2.) If underlines and hyphens aren't stripped, then what does the search module do with the forward slashes that alias paths contain by definition? Are those separated properly? Even more so than the underline or hyphens, this is essential. If we end up with compound words like "contenttitle" from content/title, or "projectdrupal" from project/drupal, then this patch adds nothing of value to the search index, and shouldn't go in without the stripping logic taken care of first (whether in a separate patch or here).
Comment #22
deviantintegral CreditAttribution: deviantintegral commentedComment #23
jhodgdonI'm moving this to the search module issue queue, as it's mostly a search feature.
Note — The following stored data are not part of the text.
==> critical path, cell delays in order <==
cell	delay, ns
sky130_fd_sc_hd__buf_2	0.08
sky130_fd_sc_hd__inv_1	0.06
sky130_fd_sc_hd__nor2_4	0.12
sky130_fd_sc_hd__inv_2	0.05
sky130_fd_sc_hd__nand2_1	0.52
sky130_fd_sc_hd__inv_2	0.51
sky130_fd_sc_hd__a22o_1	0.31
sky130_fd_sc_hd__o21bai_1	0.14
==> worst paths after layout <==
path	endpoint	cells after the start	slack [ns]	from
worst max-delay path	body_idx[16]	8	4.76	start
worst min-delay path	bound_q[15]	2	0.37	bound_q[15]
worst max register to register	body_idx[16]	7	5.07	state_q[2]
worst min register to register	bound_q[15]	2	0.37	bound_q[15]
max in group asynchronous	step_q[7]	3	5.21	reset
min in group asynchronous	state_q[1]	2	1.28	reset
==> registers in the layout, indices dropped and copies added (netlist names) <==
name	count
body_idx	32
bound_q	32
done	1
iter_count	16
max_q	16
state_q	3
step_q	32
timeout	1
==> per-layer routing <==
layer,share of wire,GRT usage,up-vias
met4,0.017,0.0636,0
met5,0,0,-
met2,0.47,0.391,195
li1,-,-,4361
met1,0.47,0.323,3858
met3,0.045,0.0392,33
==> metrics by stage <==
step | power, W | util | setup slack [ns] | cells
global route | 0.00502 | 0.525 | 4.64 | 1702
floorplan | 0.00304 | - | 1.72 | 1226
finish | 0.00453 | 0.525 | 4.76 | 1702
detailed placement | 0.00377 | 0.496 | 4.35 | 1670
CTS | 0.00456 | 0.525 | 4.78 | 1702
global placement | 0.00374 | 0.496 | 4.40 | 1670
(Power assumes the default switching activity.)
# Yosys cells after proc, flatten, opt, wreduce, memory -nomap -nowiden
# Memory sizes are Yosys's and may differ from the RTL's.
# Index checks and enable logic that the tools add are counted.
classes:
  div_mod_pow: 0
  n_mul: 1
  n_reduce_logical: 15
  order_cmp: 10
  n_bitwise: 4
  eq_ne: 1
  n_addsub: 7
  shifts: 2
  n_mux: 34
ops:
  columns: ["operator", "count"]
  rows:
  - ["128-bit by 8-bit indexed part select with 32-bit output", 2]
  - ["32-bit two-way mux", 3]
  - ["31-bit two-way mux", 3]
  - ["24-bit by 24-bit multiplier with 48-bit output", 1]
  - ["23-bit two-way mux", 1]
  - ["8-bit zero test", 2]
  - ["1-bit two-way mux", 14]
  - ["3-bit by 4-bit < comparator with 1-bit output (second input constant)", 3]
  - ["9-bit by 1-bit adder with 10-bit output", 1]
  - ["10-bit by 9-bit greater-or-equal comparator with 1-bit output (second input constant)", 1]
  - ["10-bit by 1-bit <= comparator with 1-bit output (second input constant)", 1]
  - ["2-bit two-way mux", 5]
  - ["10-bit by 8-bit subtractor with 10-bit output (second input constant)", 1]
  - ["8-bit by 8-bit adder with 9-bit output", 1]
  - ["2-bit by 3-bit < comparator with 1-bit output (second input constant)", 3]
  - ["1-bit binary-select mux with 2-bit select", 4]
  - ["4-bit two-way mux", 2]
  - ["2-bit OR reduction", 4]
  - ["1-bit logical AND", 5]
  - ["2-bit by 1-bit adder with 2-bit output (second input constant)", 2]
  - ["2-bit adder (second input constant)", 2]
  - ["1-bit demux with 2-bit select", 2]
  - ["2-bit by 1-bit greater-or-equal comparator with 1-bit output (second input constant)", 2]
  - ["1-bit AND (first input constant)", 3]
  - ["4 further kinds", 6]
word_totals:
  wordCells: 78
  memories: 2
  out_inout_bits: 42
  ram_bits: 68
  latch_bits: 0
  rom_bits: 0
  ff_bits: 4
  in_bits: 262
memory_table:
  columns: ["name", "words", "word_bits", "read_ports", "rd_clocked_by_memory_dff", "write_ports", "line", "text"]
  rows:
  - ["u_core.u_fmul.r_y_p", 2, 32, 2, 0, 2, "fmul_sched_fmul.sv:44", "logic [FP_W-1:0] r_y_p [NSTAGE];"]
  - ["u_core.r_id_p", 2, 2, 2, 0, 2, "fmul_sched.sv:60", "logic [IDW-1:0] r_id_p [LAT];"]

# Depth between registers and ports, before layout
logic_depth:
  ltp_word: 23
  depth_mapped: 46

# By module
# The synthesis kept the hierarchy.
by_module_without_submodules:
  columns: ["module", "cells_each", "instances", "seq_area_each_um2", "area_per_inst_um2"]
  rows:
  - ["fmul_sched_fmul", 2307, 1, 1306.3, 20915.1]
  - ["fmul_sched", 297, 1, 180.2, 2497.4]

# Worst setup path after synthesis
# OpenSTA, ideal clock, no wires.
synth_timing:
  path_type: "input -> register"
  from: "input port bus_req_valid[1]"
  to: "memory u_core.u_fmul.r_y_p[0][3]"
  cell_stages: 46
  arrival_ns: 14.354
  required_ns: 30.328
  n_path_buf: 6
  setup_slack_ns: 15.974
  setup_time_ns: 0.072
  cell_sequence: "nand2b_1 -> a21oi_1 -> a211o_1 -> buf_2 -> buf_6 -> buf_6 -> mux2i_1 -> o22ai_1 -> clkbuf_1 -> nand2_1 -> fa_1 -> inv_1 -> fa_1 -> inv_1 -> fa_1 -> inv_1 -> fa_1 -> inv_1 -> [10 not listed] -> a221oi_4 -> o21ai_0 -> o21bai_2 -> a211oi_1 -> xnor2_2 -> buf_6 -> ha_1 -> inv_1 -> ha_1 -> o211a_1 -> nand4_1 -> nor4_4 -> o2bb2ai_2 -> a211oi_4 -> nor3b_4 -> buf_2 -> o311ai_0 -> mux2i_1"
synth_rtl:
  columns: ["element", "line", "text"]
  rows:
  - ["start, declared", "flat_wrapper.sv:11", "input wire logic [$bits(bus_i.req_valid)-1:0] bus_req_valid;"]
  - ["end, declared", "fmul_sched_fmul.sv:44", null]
$ cat src/rtl/pio_pkg.sv
// Shared widths, slot layout and error-bit indices for the PIO read completion path.
package pio_pkg;

   localparam int RID_TAG_W       = 24;
   localparam int PIO_ADDR_W      = 13;
   localparam int PIO_DATA_W      = 64;
   localparam int LOWER_ADDR_W    = 4;
   localparam int ERR_W           = 2;
   localparam int TMO_CNT_W       = 16;

   localparam int ERR_OVERFLOW    = 0;
   localparam int ERR_UNSOLICITED = 1;

   typedef struct packed {
      logic [RID_TAG_W-1:0]    rid_tag;
      logic [LOWER_ADDR_W-1:0] lower_addr;
      logic [PIO_DATA_W-1:0]   data;
   } slot_t;

endpackage

$ cat src/rtl/pio_read_tracker_if.sv
// PIO read request / user register / completion signal bundle.
// slave is the tracker's view, master is the surrounding logic's view.
interface pio_read_tracker_if;
   import pio_pkg::*;

   logic                    read_valid;
   logic [PIO_ADDR_W-1:0]   read_address;
   logic [RID_TAG_W-1:0]    read_rid_tag;

   logic                    user_read_valid;
   logic [PIO_ADDR_W-1:0]   user_read_address;
   logic [PIO_DATA_W-1:0]   user_read_data;
   logic                    user_read_data_valid;

   logic                    cpl_valid;
   logic                    cpl_ready;
   logic [RID_TAG_W-1:0]    cpl_rid_tag;
   logic [LOWER_ADDR_W-1:0] cpl_lower_addr;
   logic [PIO_DATA_W-1:0]   cpl_data;

   logic [ERR_W-1:0]        error;
   logic [TMO_CNT_W-1:0]    timeout_count;

   modport slave (
      input  read_valid, read_address, read_rid_tag,
      output user_read_valid, user_read_address,
      input  user_read_data, user_read_data_valid,
      output cpl_valid, cpl_rid_tag, cpl_lower_addr, cpl_data,
      input  cpl_ready,
      output error, timeout_count
   );

   modport master (
      output read_valid, read_address, read_rid_tag,
      input  user_read_valid, user_read_address,
      output user_read_data, user_read_data_valid,
      input  cpl_valid, cpl_rid_tag, cpl_lower_addr, cpl_data,
      output cpl_ready,
      input  error, timeout_count
   );

endinterface

$ cat src/rtl/pio_read_tracker.sv
// Tracks outstanding PIO reads, forwards them to user logic one cycle later and returns
// in-order completions; cpl_valid/cpl_ready stalls only the head, timeouts fill silent reads.
module pio_read_tracker
   import pio_pkg::*;
#(
   parameter int                    DEPTH        = 4,
   parameter int                    TIMEOUT      = 1024,
   parameter logic [PIO_DATA_W-1:0] TIMEOUT_DATA = 64'hFFFF_FFFF_FFFF_FFFF
) (
   input  logic               clock,
   input  logic               reset,
   pio_read_tracker_if.slave  bus
);

   localparam int IDX_W = $clog2(DEPTH);
   localparam int PTR_W = IDX_W + 1;

   typedef logic [PTR_W-1:0] ptr_t;
   typedef logic [IDX_W-1:0] idx_t;

   slot_t                slot_q [DEPTH];
   logic [DEPTH-1:0]     slot_filled;
   ptr_t                 wr_ptr;
   ptr_t                 fill_ptr;
   ptr_t                 rd_ptr;
   logic [TMO_CNT_W-1:0] wait_cnt;

   ptr_t                 occupancy;
   idx_t                 wr_idx;
   idx_t                 fill_idx;
   idx_t                 head_idx;
   logic                 full;
   logic                 push;
   logic                 pending;
   logic                 data_fill;
   logic                 timed_out;
   logic                 pop;
   logic                 cpl_vld;

   assign occupancy = wr_ptr - rd_ptr;
   assign wr_idx    = wr_ptr[IDX_W-1:0];
   assign fill_idx  = fill_ptr[IDX_W-1:0];
   assign head_idx  = rd_ptr[IDX_W-1:0];

   // full uses the pre-pop occupancy, so a push never rides on a same-cycle pop
   assign full      = (occupancy == ptr_t'(DEPTH));
   assign push      = bus.read_valid && !full;
   assign pending   = (fill_ptr != wr_ptr);
   assign data_fill = bus.user_read_data_valid && pending;
   assign timed_out = pending && !bus.user_read_data_valid
                      && (wait_cnt == TMO_CNT_W'(TIMEOUT - 1));

   assign cpl_vld   = (occupancy != '0) && slot_filled[head_idx];
   assign pop       = cpl_vld && bus.cpl_ready;

   assign bus.cpl_valid      = cpl_vld;
   assign bus.cpl_rid_tag    = slot_q[head_idx].rid_tag;
   assign bus.cpl_lower_addr = slot_q[head_idx].lower_addr;
   assign bus.cpl_data       = slot_q[head_idx].data;

   always_ff @(posedge clock or posedge reset) begin
      if (reset) begin
         for (int i = 0; i < DEPTH; i++) begin
            slot_q[i] <= '0;
         end
         slot_filled           <= '0;
         wr_ptr                <= '0;
         fill_ptr              <= '0;
         rd_ptr                <= '0;
         wait_cnt              <= '0;
         bus.user_read_valid   <= 1'b0;
         bus.user_read_address <= '0;
         bus.error             <= '0;
         bus.timeout_count     <= '0;
      end else begin
         // pop, push and fill always address distinct slots, so their order here is free
         if (pop) begin
            slot_q[head_idx]      <= '0;
            slot_filled[head_idx] <= 1'b0;
            rd_ptr                <= rd_ptr + 1'b1;
         end

         bus.user_read_valid <= push;
         if (push) begin
            slot_q[wr_idx]        <= '{rid_tag:    bus.read_rid_tag,
                                       lower_addr: bus.read_address[LOWER_ADDR_W-1:0],
                                       data:       '0};
            slot_filled[wr_idx]   <= 1'b0;
            wr_ptr                <= wr_ptr + 1'b1;
            bus.user_read_address <= bus.read_address;
         end else if (bus.read_valid) begin
            bus.error[ERR_OVERFLOW] <= 1'b1;
         end

         if (data_fill || timed_out) begin
            slot_q[fill_idx].data <= data_fill ? bus.user_read_data : TIMEOUT_DATA;
            slot_filled[fill_idx] <= 1'b1;
            fill_ptr              <= fill_ptr + 1'b1;
         end

         if (bus.user_read_data_valid && !pending) begin
            bus.error[ERR_UNSOLICITED] <= 1'b1;
         end

         if (!pending || bus.user_read_data_valid || timed_out) begin
            wait_cnt <= '0;
         end else begin
            wait_cnt <= wait_cnt + 1'b1;
         end

         if (timed_out && (bus.timeout_count != '1)) begin
            bus.timeout_count <= bus.timeout_count + 1'b1;
         end
      end
   end

endmodule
Still needs to be D8 at this point.
Comment #24
jhodgdonJust as a note, this should apply also for links to nodes internal to the node text, see
#256692: Search indexer doesn't take aliases into account when determining relevancy
which I've marked as a duplicate of this issue.
Comment #25
jhodgdonSince 8.0.x-beta1 has been released, our policy at this point is No feature requests until 8.1.x. See #2350615: [policy, no patch] What changes can be accepted during the Drupal 8 beta phase?. Sorry, it's just too late for 8.0.x at this point, so even if we had a viable patch, the core committers would not commit it. So unless we decide this is a Task or a Bug (and I don't think it is), we'll have to delay it.
Comment #26
mgiffordThere has been no new work on this issue in quite some time. So I'm assuming the person assigned is no longer being actively pursuing it. Sincere apologies if this is wrong.